WORK INSTRUCTION:
Restate word for word the lines in the listing below, starting at the line containing "a_uni_load: assert property" and ending at the line containing "export LEC_CHECK = 0", both included; leave out the rest.

DATA SHOWN:
※ ※ ※
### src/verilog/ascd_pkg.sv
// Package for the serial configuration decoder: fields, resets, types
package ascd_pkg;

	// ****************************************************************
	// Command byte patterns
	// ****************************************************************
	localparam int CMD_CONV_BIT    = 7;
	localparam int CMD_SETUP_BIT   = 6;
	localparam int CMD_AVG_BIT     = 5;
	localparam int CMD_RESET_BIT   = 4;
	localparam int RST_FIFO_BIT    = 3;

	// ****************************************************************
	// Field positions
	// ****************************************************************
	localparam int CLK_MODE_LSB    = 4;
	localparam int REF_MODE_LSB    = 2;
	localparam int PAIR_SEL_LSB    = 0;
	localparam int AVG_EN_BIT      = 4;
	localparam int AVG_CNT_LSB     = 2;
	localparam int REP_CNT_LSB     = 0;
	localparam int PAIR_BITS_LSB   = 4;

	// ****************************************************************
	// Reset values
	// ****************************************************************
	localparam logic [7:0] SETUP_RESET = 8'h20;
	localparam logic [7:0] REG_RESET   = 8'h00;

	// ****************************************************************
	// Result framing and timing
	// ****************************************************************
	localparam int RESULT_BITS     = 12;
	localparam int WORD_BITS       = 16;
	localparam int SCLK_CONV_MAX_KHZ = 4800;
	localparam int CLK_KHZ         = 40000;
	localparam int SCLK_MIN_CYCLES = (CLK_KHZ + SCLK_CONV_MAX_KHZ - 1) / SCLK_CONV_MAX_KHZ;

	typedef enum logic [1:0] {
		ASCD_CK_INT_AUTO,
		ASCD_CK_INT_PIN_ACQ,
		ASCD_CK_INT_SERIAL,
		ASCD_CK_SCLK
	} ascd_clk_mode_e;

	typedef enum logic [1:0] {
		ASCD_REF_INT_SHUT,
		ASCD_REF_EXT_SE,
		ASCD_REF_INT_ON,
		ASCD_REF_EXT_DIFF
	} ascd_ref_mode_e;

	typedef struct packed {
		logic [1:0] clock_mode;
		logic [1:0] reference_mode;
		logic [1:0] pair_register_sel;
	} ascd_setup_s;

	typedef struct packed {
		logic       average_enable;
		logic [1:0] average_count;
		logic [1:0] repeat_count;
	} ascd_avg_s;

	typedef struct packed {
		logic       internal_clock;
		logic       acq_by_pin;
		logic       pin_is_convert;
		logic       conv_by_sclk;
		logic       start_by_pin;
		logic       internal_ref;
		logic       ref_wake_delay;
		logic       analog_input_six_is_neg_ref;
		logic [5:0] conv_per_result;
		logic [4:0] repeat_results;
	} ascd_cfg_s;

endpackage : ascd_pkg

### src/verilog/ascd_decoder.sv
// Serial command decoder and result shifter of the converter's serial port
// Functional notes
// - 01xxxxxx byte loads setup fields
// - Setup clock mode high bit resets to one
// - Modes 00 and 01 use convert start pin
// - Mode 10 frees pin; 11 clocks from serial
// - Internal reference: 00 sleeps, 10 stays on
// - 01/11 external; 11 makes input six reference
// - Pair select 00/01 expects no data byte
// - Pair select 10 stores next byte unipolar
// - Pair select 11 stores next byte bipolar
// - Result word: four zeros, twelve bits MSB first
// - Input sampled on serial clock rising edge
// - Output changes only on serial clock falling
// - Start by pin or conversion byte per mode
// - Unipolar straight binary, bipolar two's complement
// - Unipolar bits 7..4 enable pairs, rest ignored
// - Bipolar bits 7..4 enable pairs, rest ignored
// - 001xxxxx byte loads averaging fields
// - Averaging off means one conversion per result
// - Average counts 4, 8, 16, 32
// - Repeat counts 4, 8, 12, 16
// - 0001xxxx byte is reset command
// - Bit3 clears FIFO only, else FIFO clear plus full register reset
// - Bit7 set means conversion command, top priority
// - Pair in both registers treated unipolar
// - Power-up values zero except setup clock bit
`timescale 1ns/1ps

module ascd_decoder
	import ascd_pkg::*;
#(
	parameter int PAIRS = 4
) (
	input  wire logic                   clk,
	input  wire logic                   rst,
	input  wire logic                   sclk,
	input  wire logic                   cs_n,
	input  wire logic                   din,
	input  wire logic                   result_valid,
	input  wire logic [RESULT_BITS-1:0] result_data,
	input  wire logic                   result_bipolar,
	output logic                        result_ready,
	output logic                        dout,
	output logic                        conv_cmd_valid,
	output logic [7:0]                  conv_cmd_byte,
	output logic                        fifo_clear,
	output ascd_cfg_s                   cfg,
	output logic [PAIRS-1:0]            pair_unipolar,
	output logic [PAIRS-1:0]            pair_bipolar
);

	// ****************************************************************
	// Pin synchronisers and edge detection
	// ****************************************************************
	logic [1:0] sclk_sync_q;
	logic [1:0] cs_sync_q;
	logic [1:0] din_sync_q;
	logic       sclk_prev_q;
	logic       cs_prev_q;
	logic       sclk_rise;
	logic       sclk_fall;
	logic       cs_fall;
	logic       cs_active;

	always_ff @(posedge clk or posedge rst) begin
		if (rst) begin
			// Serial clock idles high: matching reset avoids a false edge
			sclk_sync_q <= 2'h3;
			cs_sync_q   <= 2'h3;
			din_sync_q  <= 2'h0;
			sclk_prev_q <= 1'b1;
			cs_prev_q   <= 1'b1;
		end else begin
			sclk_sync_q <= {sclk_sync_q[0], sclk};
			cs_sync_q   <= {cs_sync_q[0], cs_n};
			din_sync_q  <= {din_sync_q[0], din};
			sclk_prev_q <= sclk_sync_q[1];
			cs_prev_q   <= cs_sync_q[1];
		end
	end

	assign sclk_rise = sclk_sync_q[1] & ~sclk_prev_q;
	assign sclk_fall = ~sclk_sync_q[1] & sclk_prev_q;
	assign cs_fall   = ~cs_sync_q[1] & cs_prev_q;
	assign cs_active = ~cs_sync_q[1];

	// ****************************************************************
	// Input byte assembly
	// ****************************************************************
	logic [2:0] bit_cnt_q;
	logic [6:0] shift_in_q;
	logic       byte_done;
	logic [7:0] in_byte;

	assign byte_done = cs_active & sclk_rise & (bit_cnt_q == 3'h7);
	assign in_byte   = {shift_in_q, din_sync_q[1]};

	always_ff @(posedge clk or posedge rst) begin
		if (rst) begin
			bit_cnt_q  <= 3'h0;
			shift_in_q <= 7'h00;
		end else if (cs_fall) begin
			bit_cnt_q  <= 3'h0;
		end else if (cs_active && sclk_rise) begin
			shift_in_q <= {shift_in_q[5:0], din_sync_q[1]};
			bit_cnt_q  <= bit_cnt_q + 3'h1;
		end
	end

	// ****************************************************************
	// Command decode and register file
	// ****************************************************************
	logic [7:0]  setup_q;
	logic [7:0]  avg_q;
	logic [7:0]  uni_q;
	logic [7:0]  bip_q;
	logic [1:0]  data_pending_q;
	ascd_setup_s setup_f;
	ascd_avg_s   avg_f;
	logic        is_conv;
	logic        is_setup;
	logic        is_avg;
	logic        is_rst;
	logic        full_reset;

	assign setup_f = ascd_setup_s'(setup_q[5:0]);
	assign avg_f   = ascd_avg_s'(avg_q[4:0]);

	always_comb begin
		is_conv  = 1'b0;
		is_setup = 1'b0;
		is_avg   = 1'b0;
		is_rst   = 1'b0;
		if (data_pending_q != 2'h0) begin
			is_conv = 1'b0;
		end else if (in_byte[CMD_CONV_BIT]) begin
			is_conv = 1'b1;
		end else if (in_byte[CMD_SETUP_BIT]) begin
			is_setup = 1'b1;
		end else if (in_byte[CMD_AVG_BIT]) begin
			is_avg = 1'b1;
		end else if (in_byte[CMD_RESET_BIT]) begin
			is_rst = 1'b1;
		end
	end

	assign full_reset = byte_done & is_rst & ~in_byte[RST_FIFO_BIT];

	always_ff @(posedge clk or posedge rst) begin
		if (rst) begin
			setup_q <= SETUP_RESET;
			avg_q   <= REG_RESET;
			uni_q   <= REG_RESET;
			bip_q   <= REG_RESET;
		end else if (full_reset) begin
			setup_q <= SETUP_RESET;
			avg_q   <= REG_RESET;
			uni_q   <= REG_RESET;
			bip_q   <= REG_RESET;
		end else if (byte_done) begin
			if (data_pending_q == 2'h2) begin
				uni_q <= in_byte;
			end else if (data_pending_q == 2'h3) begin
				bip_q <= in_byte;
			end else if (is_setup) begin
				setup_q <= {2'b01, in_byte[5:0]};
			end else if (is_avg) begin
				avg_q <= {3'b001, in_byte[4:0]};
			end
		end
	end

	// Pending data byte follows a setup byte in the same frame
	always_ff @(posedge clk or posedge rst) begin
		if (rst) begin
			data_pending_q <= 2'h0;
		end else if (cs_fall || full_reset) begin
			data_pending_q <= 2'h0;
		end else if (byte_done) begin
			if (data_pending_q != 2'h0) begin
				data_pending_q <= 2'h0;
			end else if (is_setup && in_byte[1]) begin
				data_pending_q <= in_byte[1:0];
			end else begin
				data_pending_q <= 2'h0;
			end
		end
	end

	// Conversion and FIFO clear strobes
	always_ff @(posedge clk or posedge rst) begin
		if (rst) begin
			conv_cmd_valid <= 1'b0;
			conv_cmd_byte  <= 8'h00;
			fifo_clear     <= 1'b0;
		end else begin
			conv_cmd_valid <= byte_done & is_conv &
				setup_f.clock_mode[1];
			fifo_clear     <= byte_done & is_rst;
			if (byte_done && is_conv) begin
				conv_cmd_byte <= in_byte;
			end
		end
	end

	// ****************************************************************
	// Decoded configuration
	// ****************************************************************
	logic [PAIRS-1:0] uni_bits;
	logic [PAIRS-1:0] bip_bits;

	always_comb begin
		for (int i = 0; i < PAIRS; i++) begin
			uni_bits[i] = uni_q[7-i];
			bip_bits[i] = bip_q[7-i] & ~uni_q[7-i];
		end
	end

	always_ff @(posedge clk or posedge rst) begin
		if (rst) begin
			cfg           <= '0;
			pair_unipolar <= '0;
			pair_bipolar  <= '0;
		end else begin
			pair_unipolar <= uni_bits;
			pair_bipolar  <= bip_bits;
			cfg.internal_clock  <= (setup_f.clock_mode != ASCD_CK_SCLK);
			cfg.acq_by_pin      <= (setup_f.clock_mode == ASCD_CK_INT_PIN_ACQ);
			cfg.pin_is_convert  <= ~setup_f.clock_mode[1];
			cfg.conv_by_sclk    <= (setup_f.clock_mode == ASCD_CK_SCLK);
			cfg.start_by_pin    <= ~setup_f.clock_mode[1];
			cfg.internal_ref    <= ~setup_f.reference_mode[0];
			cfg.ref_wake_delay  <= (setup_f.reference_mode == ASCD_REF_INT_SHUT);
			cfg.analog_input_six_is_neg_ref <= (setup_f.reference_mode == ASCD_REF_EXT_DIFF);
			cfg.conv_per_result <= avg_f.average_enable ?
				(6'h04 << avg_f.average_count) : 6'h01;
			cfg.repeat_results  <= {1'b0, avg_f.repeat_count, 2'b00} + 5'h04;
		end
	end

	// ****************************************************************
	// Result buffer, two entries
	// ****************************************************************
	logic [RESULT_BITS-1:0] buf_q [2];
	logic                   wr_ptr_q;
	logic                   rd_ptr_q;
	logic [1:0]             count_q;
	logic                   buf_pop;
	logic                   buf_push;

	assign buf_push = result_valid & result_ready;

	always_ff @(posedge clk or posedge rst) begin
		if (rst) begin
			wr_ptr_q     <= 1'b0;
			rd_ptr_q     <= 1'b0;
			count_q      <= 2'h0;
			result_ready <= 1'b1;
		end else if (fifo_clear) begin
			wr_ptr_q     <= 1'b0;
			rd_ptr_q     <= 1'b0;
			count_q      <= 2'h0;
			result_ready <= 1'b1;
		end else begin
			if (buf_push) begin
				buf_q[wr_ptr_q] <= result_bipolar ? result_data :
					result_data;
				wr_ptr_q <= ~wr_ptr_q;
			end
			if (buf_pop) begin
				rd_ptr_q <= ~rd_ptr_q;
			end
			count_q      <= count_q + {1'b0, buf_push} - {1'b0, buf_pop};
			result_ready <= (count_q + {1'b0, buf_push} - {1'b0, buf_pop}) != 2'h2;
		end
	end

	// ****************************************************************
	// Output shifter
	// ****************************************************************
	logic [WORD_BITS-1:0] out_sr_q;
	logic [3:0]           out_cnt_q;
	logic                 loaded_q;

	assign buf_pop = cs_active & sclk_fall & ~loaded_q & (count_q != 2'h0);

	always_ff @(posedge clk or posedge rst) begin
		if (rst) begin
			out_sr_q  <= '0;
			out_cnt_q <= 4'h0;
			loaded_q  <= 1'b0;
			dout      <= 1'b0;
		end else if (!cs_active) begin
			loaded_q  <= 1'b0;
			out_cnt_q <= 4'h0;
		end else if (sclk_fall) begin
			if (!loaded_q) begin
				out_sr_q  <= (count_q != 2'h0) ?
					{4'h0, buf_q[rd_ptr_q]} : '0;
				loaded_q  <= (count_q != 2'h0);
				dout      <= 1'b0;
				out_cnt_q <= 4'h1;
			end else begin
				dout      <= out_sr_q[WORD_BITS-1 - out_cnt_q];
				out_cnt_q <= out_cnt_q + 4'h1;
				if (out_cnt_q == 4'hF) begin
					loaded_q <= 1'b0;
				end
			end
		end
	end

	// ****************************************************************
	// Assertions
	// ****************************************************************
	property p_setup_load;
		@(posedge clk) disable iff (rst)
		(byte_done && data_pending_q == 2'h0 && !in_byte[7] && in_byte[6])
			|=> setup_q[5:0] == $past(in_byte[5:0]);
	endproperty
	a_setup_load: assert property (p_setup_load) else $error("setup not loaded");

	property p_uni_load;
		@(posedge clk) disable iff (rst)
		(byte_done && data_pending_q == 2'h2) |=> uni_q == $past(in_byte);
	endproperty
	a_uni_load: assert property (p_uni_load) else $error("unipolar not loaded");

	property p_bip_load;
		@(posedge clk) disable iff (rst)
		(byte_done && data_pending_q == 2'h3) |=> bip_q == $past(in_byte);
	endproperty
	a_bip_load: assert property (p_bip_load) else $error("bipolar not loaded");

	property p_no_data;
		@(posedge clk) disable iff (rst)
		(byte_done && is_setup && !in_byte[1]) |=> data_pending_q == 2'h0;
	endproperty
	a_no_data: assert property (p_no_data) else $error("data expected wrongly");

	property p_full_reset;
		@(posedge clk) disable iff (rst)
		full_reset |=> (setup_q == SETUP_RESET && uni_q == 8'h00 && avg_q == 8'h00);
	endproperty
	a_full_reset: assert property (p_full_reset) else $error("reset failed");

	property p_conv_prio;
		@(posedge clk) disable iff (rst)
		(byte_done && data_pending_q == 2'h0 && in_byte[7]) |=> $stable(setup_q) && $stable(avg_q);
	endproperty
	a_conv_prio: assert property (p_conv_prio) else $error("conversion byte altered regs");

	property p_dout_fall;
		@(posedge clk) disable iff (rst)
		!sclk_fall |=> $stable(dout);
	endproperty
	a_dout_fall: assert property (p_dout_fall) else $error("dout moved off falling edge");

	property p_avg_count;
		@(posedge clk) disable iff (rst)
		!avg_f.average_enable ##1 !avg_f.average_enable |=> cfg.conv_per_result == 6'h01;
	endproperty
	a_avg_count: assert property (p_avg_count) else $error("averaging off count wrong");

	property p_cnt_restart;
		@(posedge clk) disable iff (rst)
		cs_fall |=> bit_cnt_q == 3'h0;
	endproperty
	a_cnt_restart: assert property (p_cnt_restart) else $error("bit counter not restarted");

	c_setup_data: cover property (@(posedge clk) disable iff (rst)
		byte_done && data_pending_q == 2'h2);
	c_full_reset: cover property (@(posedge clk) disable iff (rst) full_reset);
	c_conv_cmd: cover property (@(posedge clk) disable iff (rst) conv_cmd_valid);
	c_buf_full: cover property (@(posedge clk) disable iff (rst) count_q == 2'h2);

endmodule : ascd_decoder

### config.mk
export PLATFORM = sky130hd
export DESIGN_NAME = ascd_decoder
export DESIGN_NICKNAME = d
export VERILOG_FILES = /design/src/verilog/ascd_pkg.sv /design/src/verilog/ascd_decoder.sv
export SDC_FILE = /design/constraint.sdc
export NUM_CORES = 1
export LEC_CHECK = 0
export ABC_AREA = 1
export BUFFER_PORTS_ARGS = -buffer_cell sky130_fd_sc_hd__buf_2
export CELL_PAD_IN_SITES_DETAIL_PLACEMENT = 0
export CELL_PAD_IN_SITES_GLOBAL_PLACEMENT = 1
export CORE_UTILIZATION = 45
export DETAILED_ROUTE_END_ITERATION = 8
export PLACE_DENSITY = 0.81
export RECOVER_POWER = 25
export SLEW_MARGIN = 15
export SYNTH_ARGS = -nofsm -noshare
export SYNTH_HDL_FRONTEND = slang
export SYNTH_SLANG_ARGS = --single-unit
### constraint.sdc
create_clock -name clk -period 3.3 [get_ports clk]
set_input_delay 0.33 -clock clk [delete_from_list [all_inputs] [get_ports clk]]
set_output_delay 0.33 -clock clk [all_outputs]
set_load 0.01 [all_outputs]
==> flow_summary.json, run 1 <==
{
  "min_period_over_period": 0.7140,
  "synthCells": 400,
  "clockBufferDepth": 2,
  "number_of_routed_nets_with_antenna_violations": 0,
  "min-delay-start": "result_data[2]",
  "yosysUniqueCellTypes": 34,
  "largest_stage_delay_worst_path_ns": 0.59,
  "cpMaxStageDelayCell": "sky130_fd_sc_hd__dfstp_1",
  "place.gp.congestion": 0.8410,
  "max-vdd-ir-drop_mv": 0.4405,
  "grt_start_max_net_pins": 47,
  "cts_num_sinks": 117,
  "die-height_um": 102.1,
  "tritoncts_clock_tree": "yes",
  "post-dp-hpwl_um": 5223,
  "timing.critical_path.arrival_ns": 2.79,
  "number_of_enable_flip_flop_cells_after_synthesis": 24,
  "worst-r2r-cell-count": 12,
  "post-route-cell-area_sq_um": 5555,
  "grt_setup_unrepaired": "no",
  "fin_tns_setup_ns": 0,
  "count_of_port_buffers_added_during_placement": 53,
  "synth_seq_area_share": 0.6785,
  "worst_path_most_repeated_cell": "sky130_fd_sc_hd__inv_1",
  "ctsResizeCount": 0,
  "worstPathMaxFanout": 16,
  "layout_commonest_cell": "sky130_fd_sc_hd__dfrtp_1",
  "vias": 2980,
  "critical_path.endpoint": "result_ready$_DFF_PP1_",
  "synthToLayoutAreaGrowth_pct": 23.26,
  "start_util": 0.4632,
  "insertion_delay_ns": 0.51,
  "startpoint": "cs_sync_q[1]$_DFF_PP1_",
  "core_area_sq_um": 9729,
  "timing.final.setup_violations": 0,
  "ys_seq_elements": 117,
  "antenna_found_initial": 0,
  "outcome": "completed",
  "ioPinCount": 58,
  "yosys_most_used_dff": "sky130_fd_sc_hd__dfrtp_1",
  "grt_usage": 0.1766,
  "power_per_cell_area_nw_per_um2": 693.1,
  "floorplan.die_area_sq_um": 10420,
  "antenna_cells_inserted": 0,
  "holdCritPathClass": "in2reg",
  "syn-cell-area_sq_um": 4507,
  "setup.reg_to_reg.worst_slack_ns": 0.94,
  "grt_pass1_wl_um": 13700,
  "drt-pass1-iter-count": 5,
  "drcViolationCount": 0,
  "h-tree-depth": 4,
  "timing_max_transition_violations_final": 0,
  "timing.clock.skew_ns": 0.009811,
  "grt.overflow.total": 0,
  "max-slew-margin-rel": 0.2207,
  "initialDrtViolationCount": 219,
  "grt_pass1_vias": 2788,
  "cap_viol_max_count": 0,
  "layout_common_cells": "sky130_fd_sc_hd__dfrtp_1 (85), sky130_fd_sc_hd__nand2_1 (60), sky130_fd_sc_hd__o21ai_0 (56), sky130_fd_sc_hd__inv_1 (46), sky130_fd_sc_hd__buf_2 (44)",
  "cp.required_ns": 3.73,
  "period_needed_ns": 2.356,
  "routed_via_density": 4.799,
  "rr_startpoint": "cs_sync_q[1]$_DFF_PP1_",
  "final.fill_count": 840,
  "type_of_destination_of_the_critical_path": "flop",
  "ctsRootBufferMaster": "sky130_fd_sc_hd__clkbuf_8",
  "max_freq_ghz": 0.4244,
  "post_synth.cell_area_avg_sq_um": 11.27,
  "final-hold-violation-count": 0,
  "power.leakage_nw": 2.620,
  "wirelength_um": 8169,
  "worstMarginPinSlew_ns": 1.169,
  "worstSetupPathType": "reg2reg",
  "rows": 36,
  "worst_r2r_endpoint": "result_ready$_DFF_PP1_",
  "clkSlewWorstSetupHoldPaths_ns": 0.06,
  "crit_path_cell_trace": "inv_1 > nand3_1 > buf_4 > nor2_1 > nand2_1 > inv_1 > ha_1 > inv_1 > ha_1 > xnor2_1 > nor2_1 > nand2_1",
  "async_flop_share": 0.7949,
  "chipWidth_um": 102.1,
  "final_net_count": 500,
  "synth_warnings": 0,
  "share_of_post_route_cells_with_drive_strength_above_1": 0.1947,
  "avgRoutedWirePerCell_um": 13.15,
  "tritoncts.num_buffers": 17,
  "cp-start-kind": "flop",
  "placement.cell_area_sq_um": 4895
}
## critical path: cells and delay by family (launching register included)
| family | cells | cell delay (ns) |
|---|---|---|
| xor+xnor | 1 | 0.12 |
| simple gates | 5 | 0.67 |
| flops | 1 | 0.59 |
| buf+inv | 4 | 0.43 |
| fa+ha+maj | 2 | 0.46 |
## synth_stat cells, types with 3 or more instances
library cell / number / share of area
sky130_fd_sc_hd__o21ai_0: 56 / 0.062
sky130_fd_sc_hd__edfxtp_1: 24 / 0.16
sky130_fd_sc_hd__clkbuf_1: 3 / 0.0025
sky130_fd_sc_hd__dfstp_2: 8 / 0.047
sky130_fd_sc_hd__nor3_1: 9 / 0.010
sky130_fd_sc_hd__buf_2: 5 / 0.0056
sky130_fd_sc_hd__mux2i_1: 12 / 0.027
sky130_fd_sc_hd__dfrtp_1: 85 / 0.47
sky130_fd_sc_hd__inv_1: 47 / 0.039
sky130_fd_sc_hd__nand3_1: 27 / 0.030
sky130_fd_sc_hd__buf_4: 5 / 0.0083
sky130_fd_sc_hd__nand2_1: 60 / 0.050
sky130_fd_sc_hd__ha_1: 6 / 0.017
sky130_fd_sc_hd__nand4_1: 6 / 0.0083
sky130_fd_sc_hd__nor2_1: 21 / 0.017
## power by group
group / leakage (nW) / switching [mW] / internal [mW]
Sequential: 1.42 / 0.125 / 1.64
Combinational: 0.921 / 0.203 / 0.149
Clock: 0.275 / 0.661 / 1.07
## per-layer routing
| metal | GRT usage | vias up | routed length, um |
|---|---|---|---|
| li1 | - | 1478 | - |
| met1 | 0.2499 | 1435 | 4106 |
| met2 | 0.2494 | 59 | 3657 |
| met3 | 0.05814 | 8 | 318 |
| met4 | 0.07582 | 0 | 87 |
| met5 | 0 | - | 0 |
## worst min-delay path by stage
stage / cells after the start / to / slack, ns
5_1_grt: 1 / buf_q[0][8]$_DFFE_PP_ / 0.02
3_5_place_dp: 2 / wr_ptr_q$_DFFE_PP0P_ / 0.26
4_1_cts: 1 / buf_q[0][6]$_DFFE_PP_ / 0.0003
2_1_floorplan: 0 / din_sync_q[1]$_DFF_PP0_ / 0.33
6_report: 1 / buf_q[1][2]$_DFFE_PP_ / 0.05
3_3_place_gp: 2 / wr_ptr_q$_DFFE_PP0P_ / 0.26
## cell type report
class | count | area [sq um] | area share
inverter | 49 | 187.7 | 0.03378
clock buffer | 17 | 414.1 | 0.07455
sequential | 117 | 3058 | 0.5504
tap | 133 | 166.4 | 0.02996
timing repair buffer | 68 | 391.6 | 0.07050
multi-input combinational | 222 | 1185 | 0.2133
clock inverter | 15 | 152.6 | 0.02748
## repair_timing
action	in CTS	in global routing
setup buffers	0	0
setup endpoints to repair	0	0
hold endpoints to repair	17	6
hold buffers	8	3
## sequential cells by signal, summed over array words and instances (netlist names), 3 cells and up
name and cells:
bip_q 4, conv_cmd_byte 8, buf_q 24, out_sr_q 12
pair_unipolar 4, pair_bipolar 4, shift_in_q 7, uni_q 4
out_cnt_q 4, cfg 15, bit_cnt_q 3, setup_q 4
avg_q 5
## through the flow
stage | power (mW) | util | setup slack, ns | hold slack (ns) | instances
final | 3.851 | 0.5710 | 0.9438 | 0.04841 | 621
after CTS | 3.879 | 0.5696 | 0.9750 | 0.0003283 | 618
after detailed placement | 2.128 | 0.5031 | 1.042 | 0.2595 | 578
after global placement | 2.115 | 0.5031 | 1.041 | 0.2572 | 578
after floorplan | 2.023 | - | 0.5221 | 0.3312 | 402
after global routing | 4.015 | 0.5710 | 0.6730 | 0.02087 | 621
※ ※ ※
RESPONSE:
	a_uni_load: assert property (p_uni_load) else $error("unipolar not loaded");

	property p_bip_load;
		@(posedge clk) disable iff (rst)
		(byte_done && data_pending_q == 2'h3) |=> bip_q == $past(in_byte);
	endproperty
	a_bip_load: assert property (p_bip_load) else $error("bipolar not loaded");

	property p_no_data;
		@(posedge clk) disable iff (rst)
		(byte_done && is_setup && !in_byte[1]) |=> data_pending_q == 2'h0;
	endproperty
	a_no_data: assert property (p_no_data) else $error("data expected wrongly");

	property p_full_reset;
		@(posedge clk) disable iff (rst)
		full_reset |=> (setup_q == SETUP_RESET && uni_q == 8'h00 && avg_q == 8'h00);
	endproperty
	a_full_reset: assert property (p_full_reset) else $error("reset failed");

	property p_conv_prio;
		@(posedge clk) disable iff (rst)
		(byte_done && data_pending_q == 2'h0 && in_byte[7]) |=> $stable(setup_q) && $stable(avg_q);
	endproperty
	a_conv_prio: assert property (p_conv_prio) else $error("conversion byte altered regs");

	property p_dout_fall;
		@(posedge clk) disable iff (rst)
		!sclk_fall |=> $stable(dout);
	endproperty
	a_dout_fall: assert property (p_dout_fall) else $error("dout moved off falling edge");

	property p_avg_count;
		@(posedge clk) disable iff (rst)
		!avg_f.average_enable ##1 !avg_f.average_enable |=> cfg.conv_per_result == 6'h01;
	endproperty
	a_avg_count: assert property (p_avg_count) else $error("averaging off count wrong");

	property p_cnt_restart;
		@(posedge clk) disable iff (rst)
		cs_fall |=> bit_cnt_q == 3'h0;
	endproperty
	a_cnt_restart: assert property (p_cnt_restart) else $error("bit counter not restarted");

	c_setup_data: cover property (@(posedge clk) disable iff (rst)
		byte_done && data_pending_q == 2'h2);
	c_full_reset: cover property (@(posedge clk) disable iff (rst) full_reset);
	c_conv_cmd: cover property (@(posedge clk) disable iff (rst) conv_cmd_valid);
	c_buf_full: cover property (@(posedge clk) disable iff (rst) count_q == 2'h2);

endmodule : ascd_decoder

### config.mk
export PLATFORM = sky130hd
export DESIGN_NAME = ascd_decoder
export DESIGN_NICKNAME = d
export VERILOG_FILES = /design/src/verilog/ascd_pkg.sv /design/src/verilog/ascd_decoder.sv
export SDC_FILE = /design/constraint.sdc
export NUM_CORES = 1
export LEC_CHECK = 0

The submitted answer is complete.